**Brief**.
Wherever the string "accepted" appears in the records, return the line that holds it.

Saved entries

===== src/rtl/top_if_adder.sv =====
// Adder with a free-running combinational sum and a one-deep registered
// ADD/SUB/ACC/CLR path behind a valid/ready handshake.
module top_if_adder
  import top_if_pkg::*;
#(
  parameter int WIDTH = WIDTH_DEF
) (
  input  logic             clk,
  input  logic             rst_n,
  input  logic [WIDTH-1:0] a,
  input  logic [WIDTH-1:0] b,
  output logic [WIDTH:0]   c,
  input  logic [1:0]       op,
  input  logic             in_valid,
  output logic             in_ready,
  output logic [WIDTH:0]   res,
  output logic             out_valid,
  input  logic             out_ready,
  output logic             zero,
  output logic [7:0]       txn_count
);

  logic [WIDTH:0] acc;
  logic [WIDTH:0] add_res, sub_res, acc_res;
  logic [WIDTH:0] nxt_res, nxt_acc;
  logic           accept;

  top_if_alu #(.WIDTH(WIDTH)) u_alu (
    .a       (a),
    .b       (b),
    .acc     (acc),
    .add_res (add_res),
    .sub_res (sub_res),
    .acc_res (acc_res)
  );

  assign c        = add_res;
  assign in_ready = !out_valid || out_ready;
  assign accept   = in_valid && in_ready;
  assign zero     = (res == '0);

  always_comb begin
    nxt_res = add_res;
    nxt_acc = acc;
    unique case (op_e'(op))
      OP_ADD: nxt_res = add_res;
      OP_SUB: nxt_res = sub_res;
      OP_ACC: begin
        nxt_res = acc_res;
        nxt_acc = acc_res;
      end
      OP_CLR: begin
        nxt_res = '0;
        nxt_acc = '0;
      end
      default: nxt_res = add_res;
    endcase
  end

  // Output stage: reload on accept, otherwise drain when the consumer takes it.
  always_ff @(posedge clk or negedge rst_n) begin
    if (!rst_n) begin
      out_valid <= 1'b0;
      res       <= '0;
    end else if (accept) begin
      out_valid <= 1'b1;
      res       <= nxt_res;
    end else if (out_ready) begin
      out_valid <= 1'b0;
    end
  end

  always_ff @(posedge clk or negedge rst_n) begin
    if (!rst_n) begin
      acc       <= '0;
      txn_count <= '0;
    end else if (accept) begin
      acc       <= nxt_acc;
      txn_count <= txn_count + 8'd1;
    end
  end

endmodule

==

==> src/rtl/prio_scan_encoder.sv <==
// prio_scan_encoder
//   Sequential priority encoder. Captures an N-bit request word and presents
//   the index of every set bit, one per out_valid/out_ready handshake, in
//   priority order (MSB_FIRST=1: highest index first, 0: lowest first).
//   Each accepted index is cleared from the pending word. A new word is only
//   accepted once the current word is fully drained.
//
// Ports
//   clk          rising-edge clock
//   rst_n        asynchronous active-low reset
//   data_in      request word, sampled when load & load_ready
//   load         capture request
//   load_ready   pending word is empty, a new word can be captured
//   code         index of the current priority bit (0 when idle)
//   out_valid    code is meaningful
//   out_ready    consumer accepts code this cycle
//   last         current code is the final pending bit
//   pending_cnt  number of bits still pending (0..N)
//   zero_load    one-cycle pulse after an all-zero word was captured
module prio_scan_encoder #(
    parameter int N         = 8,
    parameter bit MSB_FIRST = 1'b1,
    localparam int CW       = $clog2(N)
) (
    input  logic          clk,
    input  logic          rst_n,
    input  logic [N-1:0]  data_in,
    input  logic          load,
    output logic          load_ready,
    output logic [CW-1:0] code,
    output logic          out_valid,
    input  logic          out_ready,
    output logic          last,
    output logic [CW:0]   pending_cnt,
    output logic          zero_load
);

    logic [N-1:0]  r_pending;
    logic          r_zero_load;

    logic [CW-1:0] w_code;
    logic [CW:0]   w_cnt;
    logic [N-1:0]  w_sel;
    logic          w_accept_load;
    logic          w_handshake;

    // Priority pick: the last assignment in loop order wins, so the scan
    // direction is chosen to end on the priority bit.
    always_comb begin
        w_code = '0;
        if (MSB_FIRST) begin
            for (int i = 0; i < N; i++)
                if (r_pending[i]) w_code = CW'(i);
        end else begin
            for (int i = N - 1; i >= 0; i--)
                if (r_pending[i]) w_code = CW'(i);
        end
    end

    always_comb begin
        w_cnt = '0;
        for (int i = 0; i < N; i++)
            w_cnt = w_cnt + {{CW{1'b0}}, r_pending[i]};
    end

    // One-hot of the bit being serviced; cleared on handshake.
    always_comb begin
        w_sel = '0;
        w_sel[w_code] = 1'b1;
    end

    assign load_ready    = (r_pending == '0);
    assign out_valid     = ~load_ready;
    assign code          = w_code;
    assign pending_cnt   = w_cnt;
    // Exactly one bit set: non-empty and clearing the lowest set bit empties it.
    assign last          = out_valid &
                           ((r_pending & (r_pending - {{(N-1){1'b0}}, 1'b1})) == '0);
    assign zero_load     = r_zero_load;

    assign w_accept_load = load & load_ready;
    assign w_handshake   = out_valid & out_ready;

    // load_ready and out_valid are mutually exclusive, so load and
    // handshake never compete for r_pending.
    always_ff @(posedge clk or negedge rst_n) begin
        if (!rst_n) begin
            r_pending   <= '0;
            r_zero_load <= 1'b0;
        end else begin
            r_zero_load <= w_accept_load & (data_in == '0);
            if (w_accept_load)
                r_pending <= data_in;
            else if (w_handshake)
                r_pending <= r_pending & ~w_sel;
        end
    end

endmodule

**Task answer**.
//   Each accepted index is cleared from the pending word. A new word is only
//   accepted once the current word is fully drained.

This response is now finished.